Metadata-Version: 2.1
Name: modev
Version: 0.5.1
Summary: Model Development for Data Science Projects.
Home-page: https://github.com/pabloarosado/modev
Author: Pablo Rosado
Author-email: mail@pablorosado.com
License: UNKNOWN
Description: # Modev : Model Development for Data Science Projects
        
        ## Introduction
        
        Most data science projects involve similar ingredients (loading data, defining some evaluation metrics, splitting data
        into different train/validation/test sets, etc.).
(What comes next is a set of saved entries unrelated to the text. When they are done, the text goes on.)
--- src/rtl/wb_host_master_if.sv ---
// Command/response handshake plus Wishbone initiator signals of wb_host_master.
// The master modport is the DUT's view; slave is the host/responder side.
interface wb_host_master_if #(
  parameter int ADDRWIDTH = 17,
  parameter int DATAWIDTH = 32
);
  logic                 Cmd_Valid_i;
  logic                 Cmd_Ready_o;
  logic [ADDRWIDTH-1:0] Cmd_Adr_i;
  logic                 Cmd_WE_i;
  logic [3:0]           Cmd_BYTE_STB_i;
  logic [DATAWIDTH-1:0] Cmd_Dat_i;

  logic                 Rsp_Valid_o;
  logic                 Rsp_Ready_i;
  logic [DATAWIDTH-1:0] Rsp_Dat_o;
  logic                 Rsp_Err_o;

  logic [ADDRWIDTH-1:0] WBm_ADR_o;
  logic                 WBm_CYC_o;
  logic                 WBm_STB_o;
  logic                 WBm_WE_o;
  logic                 WBm_RD_o;
  logic [3:0]           WBm_BYTE_STB_o;
  logic [DATAWIDTH-1:0] WBm_WR_DAT_o;
  logic [DATAWIDTH-1:0] WBm_RD_DAT_i;
  logic                 WBm_ACK_i;

  logic                 Busy_o;

  modport master (
    input  Cmd_Valid_i, Cmd_Adr_i, Cmd_WE_i, Cmd_BYTE_STB_i, Cmd_Dat_i,
    input  Rsp_Ready_i, WBm_RD_DAT_i, WBm_ACK_i,
    output Cmd_Ready_o, Rsp_Valid_o, Rsp_Dat_o, Rsp_Err_o,
    output WBm_ADR_o, WBm_CYC_o, WBm_STB_o, WBm_WE_o, WBm_RD_o,
    output WBm_BYTE_STB_o, WBm_WR_DAT_o, Busy_o
  );

  modport slave (
    output Cmd_Valid_i, Cmd_Adr_i, Cmd_WE_i, Cmd_BYTE_STB_i, Cmd_Dat_i,
    output Rsp_Ready_i, WBm_RD_DAT_i, WBm_ACK_i,
    input  Cmd_Ready_o, Rsp_Valid_o, Rsp_Dat_o, Rsp_Err_o,
    input  WBm_ADR_o, WBm_CYC_o, WBm_STB_o, WBm_WE_o, WBm_RD_o,
    input  WBm_BYTE_STB_o, WBm_WR_DAT_o, Busy_o
  );
endinterface
### config.mk
export PLATFORM = sky130hd
export DESIGN_NAME = freq_div_multi
export DESIGN_NICKNAME = d
export VERILOG_FILES = /design/src/rtl/freq_div_pkg.sv /design/src/rtl/freq_div_chan.sv /design/src/rtl/freq_div_multi.sv
export SDC_FILE = /design/constraint.sdc
export NUM_CORES = 1
export LEC_CHECK = 0
export ABC_AREA = 1
export BUFFER_PORTS_ARGS = -buffer_cell sky130_fd_sc_hd__buf_2
export CORE_UTILIZATION = 30
export DETAILED_ROUTE_END_ITERATION = 6
export SLEW_MARGIN = 15
export SYNTH_ARGS = -nofsm -noshare
export SYNTH_HDL_FRONTEND = slang
export SYNTH_SLANG_ARGS = --single-unit
### constraint.sdc
create_clock -name clk -period 2.4 [get_ports clk]
set_input_delay 0.24 -clock clk [delete_from_list [all_inputs] [get_ports clk]]
set_output_delay 0.24 -clock clk [all_outputs]
set_load 0.005 [all_outputs]
### src/rtl/freq_div_pkg.sv
// Shared defaults, reset constants and divisor/high-time helpers for the
// multi-channel frequency divider.
// Build option: FREQ_DIV_DUTY_EN selects a programmable high time; without it
// every channel runs at 50% duty.
package freq_div_pkg;

    localparam int DEF_NUM_CH = 4;
    localparam int DEF_WIDTH  = 32;

    // Active divisor and high time after reset: divide-by-one, output high.
    localparam int RST_DIV  = 1;
    localparam int RST_HIGH = 1;

    // A divisor of zero would never wrap, so it is treated as one.
    function automatic logic [63:0] norm_div(input logic [63:0] d);
        return (d == 64'd0) ? 64'd1 : d;
    endfunction

    // A high time longer than the period simply means "always high".
    function automatic logic [63:0] clamp_high(input logic [63:0] h, input logic [63:0] n);
        return (h > n) ? n : h;
    endfunction

    // Half period rounded up, written without an n+1 that could overflow.
    function automatic logic [63:0] half_high(input logic [63:0] n);
        return (n >> 1) + {63'd0, n[0]};
    endfunction

endpackage

### src/rtl/freq_div_chan.sv
// One divider channel: period counter, shadow and active divisor/high time,
// pending-commit flag, and the registered tick and div_out outputs.
// Build option: FREQ_DIV_DUTY_EN keeps a shadow high-time register and clamps
// it at commit; otherwise the high time is derived from the divisor.
module freq_div_chan
    import freq_div_pkg::*;
#(
    parameter int WIDTH = DEF_WIDTH
) (
    input  logic             clk,
    input  logic             reset_n,
    input  logic             enable,
    input  logic             sync,
    input  logic             accept,
    input  logic [WIDTH-1:0] cfg_div,
    input  logic [WIDTH-1:0] cfg_high,
    output logic             pending,
    output logic             tick,
    output logic             div_out
);

    logic [WIDTH-1:0] cnt;
    logic [WIDTH-1:0] act_n;
    logic [WIDTH-1:0] act_h;
    logic [WIDTH-1:0] sh_n;
    logic [WIDTH-1:0] commit_h;
    logic             wrap;
    logic             commit;

`ifdef FREQ_DIV_DUTY_EN
    logic [WIDTH-1:0] sh_h;
`else
    logic unused_cfg_high;
    assign unused_cfg_high = ^cfg_high;
`endif

    // Counter only ever runs 0..act_n-1, so this compare is the period end.
    assign wrap = (cnt == act_n - WIDTH'(1));

    // A pending config lands at a period boundary: the wrap of a running
    // channel, any cycle of a stopped channel, or a realign pulse.
    assign commit = pending & (sync | ~enable | wrap);

    // High time that becomes active when the shadow divisor is committed.
    always_comb begin
`ifdef FREQ_DIV_DUTY_EN
        commit_h = WIDTH'(clamp_high(64'(sh_h), 64'(sh_n)));
`else
        commit_h = WIDTH'(half_high(64'(sh_n)));
`endif
    end

    // Configuration path: load shadow on accept, move it to active on commit.
    always_ff @(posedge clk or negedge reset_n) begin
        if (!reset_n) begin
            pending <= 1'b0;
            sh_n    <= '0;
`ifdef FREQ_DIV_DUTY_EN
            sh_h    <= '0;
`endif
            act_n   <= WIDTH'(RST_DIV);
            act_h   <= WIDTH'(RST_HIGH);
        end else if (accept) begin
            pending <= 1'b1;
            sh_n    <= WIDTH'(norm_div(64'(cfg_div)));
`ifdef FREQ_DIV_DUTY_EN
            sh_h    <= cfg_high;
`endif
        end else if (commit) begin
            pending <= 1'b0;
            act_n   <= sh_n;
            act_h   <= commit_h;
        end
    end

    // Period counter and outputs; the realign pulse overrides everything.
    always_ff @(posedge clk or negedge reset_n) begin
        if (!reset_n) begin
            cnt     <= '0;
            tick    <= 1'b0;
            div_out <= 1'b0;
        end else if (sync) begin
            cnt     <= '0;
            tick    <= 1'b0;
            div_out <= 1'b0;
        end else if (enable) begin
            div_out <= (cnt < act_h);
            if (wrap) begin
                cnt  <= '0;
                tick <= 1'b1;
            end else begin
                cnt  <= cnt + WIDTH'(1);
                tick <= 1'b0;
            end
        end else begin
            tick <= 1'b0;
            if (commit) begin
                cnt <= '0;
            end
        end
    end

endmodule

### src/rtl/freq_div_multi.sv
// Multi-channel frequency divider: NUM_CH independent channels sharing one
// clock, a realign pulse and a valid/ready configuration port.
// Config handshake: a request on cfg_ch is taken in any cycle where
// cfg_valid and cfg_ready are both high; cfg_ready is low only while the
// addressed channel still holds an uncommitted config, and is always high for
// a channel index that does not exist (such a request is discarded).
// Build option: FREQ_DIV_DUTY_EN enables the programmable high time cfg_high.
module freq_div_multi
    import freq_div_pkg::*;
#(
    parameter int  NUM_CH = DEF_NUM_CH,
    parameter int  WIDTH  = DEF_WIDTH,
    localparam int CH_W   = (NUM_CH > 1) ? $clog2(NUM_CH) : 1
) (
    input  logic              clk,
    input  logic              reset_n,
    input  logic [NUM_CH-1:0] enable,
    input  logic              sync,
    input  logic              cfg_valid,
    output logic              cfg_ready,
    input  logic [CH_W-1:0]   cfg_ch,
    input  logic [WIDTH-1:0]  cfg_div,
    input  logic [WIDTH-1:0]  cfg_high,
    output logic [NUM_CH-1:0] tick,
    output logic [NUM_CH-1:0] div_out
);

    logic [NUM_CH-1:0] pending;
    logic [NUM_CH-1:0] accept;

    // Channel decode: ready reflects the addressed channel's pending flag.
    always_comb begin
        cfg_ready = 1'b1;
        accept    = '0;
        for (int c = 0; c < NUM_CH; c++) begin
            if (cfg_ch == CH_W'(c)) begin
                cfg_ready = ~pending[c];
                accept[c] = cfg_valid & ~pending[c];
            end
        end
    end

    for (genvar c = 0; c < NUM_CH; c++) begin : g_chan
        freq_div_chan #(
            .WIDTH(WIDTH)
        ) u_chan (
            .clk     (clk),
            .reset_n (reset_n),
            .enable  (enable[c]),
            .sync    (sync),
            .accept  (accept[c]),
            .cfg_div (cfg_div),
            .cfg_high(cfg_high),
            .pending (pending[c]),
            .tick    (tick[c]),
            .div_out (div_out[c])
        );
    end

endmodule
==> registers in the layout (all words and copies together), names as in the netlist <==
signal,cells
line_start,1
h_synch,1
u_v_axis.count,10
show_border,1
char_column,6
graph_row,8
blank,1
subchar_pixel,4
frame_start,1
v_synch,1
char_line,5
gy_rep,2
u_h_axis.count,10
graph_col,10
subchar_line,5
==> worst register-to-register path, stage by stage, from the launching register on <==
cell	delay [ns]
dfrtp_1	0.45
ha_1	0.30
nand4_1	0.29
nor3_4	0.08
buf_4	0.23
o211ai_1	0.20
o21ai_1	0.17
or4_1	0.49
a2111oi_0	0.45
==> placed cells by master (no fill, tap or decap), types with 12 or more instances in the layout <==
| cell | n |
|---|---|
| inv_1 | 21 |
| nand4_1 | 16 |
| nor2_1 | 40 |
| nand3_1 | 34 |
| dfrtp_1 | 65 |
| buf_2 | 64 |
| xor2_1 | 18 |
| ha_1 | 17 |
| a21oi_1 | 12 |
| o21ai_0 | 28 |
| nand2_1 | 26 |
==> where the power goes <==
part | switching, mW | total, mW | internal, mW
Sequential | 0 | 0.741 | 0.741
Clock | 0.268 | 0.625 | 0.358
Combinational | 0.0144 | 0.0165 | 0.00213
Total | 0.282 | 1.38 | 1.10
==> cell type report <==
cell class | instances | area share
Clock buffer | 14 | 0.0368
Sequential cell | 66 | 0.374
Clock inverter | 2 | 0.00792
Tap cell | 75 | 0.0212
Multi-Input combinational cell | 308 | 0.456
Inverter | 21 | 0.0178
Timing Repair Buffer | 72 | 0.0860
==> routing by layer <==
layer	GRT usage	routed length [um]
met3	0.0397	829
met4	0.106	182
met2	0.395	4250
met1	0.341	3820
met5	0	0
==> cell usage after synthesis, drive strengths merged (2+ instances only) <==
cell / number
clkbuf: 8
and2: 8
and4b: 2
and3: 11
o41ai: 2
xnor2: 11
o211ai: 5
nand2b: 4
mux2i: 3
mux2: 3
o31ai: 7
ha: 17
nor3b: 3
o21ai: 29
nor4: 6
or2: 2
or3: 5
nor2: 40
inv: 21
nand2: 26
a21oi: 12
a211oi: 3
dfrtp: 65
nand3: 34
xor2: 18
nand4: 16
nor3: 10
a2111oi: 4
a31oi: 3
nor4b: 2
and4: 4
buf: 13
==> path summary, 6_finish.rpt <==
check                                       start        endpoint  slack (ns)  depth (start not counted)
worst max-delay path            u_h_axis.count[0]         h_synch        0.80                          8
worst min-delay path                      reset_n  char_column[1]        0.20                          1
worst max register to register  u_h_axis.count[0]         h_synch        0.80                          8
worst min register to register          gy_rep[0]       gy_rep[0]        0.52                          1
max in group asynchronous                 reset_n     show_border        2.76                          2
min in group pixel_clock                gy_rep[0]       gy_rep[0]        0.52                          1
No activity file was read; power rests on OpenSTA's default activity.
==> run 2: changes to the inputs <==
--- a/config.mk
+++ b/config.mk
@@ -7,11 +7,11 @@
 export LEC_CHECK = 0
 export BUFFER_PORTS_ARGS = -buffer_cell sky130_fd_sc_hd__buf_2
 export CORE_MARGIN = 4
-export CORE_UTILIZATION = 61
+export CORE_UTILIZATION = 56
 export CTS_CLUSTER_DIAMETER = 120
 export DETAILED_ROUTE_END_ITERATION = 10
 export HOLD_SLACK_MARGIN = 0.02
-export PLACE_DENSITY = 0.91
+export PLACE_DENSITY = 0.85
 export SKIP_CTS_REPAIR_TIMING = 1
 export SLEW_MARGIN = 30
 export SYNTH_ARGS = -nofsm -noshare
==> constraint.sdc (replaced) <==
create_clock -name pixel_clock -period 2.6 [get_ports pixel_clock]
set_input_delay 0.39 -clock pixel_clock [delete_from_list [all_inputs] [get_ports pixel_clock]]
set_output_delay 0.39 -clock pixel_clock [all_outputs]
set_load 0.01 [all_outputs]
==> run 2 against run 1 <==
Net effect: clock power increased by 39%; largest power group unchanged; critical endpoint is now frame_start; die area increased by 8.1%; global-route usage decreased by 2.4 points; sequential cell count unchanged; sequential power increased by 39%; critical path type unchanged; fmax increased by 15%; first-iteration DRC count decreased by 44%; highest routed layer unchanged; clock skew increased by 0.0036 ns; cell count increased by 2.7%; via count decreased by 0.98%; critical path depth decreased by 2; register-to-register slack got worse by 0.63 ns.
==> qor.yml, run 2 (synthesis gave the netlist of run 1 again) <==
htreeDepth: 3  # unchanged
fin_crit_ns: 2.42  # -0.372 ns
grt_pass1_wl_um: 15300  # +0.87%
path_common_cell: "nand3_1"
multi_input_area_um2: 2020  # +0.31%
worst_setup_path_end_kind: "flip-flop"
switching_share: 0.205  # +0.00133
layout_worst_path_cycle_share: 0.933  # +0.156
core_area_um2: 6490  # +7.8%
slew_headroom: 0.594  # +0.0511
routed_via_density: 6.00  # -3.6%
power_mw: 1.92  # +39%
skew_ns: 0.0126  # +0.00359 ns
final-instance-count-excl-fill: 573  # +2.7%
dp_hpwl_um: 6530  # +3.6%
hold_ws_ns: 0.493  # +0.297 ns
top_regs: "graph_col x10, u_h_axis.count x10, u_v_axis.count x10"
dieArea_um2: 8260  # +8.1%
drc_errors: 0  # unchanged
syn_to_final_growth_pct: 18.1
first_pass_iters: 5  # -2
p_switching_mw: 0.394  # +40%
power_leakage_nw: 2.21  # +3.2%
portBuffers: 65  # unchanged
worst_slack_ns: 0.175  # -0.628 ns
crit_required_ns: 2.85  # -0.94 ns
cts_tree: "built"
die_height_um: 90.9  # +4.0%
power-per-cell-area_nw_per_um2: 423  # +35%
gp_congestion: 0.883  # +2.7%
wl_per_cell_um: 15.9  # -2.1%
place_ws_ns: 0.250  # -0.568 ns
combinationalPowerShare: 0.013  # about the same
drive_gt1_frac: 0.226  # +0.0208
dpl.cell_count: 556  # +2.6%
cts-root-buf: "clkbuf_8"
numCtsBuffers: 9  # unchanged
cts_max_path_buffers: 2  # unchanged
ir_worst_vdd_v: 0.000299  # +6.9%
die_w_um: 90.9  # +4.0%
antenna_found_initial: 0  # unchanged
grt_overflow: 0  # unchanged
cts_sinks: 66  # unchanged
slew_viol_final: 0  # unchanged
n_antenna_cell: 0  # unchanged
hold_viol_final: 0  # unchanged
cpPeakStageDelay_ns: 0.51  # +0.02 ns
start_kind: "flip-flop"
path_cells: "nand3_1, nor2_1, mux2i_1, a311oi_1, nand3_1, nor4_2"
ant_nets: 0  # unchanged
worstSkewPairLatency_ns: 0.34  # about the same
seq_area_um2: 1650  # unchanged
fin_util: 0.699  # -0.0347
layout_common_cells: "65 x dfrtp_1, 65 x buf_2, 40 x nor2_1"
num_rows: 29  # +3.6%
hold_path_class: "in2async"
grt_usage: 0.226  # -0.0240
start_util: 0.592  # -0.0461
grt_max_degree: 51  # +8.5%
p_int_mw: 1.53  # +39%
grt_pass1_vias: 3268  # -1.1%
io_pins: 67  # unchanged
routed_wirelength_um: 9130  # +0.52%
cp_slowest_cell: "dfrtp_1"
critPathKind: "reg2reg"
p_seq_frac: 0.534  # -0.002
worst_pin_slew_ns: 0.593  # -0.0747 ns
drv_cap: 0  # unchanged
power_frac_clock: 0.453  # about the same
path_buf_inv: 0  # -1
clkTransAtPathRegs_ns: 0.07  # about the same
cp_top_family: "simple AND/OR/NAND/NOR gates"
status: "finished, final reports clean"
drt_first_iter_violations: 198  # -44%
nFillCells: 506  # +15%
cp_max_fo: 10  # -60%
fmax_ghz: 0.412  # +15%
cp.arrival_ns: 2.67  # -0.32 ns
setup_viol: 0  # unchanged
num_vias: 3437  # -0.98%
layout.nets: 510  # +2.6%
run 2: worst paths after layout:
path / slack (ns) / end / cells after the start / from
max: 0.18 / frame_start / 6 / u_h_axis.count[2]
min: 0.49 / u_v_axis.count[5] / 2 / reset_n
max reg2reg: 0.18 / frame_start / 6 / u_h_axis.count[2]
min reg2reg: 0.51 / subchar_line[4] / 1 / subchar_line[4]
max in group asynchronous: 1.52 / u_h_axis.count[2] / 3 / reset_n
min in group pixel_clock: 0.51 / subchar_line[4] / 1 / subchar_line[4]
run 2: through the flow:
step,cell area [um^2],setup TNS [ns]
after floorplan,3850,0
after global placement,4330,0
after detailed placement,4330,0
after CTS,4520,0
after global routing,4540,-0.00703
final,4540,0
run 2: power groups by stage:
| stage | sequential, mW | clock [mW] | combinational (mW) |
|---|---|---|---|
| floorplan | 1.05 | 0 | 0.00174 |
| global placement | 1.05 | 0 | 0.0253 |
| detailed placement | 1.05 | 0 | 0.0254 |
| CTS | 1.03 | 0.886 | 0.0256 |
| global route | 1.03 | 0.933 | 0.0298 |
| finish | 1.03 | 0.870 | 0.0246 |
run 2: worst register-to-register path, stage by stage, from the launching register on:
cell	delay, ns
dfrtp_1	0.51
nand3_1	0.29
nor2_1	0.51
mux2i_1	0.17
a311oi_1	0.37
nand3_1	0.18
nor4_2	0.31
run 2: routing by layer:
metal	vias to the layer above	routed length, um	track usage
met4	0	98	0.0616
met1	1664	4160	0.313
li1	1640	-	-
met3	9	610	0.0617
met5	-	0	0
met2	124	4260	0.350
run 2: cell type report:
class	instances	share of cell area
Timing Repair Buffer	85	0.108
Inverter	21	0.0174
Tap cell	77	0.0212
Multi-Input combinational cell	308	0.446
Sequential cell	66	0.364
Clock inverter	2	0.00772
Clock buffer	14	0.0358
        Modev's goal is to ease these repetitive steps, without constraining the freedom data scientists need to develop models.
        
        ## Installation
        
        The easiest is to install from pip:
        
        ```
        pip install modev
        ```
        
        Otherwise you can clone the latest release and install it manually:
        ```
        git clone git@github.com:pabloarosado/modev.git
        cd modev
        python setup.py install
        ```
        
        Otherwise you can install from conda:
        ```
        conda install -c pablorosado modev
        ```
        
        ## Quick guide
        
        The quickest way to get started with modev is to run a pipeline with the default settings:
        ```
        import modev
        pipe = modev.Pipeline()
        pipe.run()
        ``` 
        This runs a pipeline on some example data, and returns a dataframe with a ranking of approaches that perform best (given
        some metrics) on the data.
        
        To get the data used in the pipeline:
        ```
        pipe.get_data()
        ```
        
        By default, modev splits the data into a playground and a test set.
        The test set is omitted (unless parameter execution_inputs['test_mode'] is set to True), and the playground is split
        into k train/dev folds, to do k-fold cross-validation.
        To get the indexes of train/dev/test sets:
        ```
        pipe.get_indexes()
        ```
        
        The pipeline will load two dummy approaches (which can be accessed on ```pipe.approaches_function```) with some
        parameters (which can be accessed on ```pipe.approaches_pars```).
        For each fold, these approaches will be fitted to the train set and predict the 'color' of the examples on the dev sets.
        
        The metrics used to evaluate the performance of the approaches are listed in ```pipe.evaluation_pars['metrics']```.
        
        An exhaustive grid search is performed, to get all possible combinations of the parameters of each of the approaches. 
        The performance of each of these combinations on each fold can be accessed on:
        ```
        pipe.get_results()
        ```
        
        To plot these results per fold for each of the metrics:
        ```
        pipe.plot_results()
        ```
        To plot only a certain list of metrics, this list can be given as an argument of this function.
        
        To get the final ranking of best approaches (after combining the results of different folds):
        ```
        pipe.get_selected_models()
        ```
        
        ## Guide
        
        The inputs accepted by ```modev.Pipeline``` refer to the usual ingredients in a data science project (data loading,
        evaluation metrics, model selection method...).
        We define an **experiment** as a combination of all these ingredients.
        An experiment is defined by a dictionary with the following keys:
        1. `load_inputs`: Dictionary of inputs related to data loading:
            + <details>
                  <summary>Using the default function.</summary>
        
              If `function` is not given, `modev.etl.load_local_file` will be used. <br>
              This function loads a local (.csv) file. It uses `pandas.read_csv` function and accepts all its arguments, and also some additional arguments.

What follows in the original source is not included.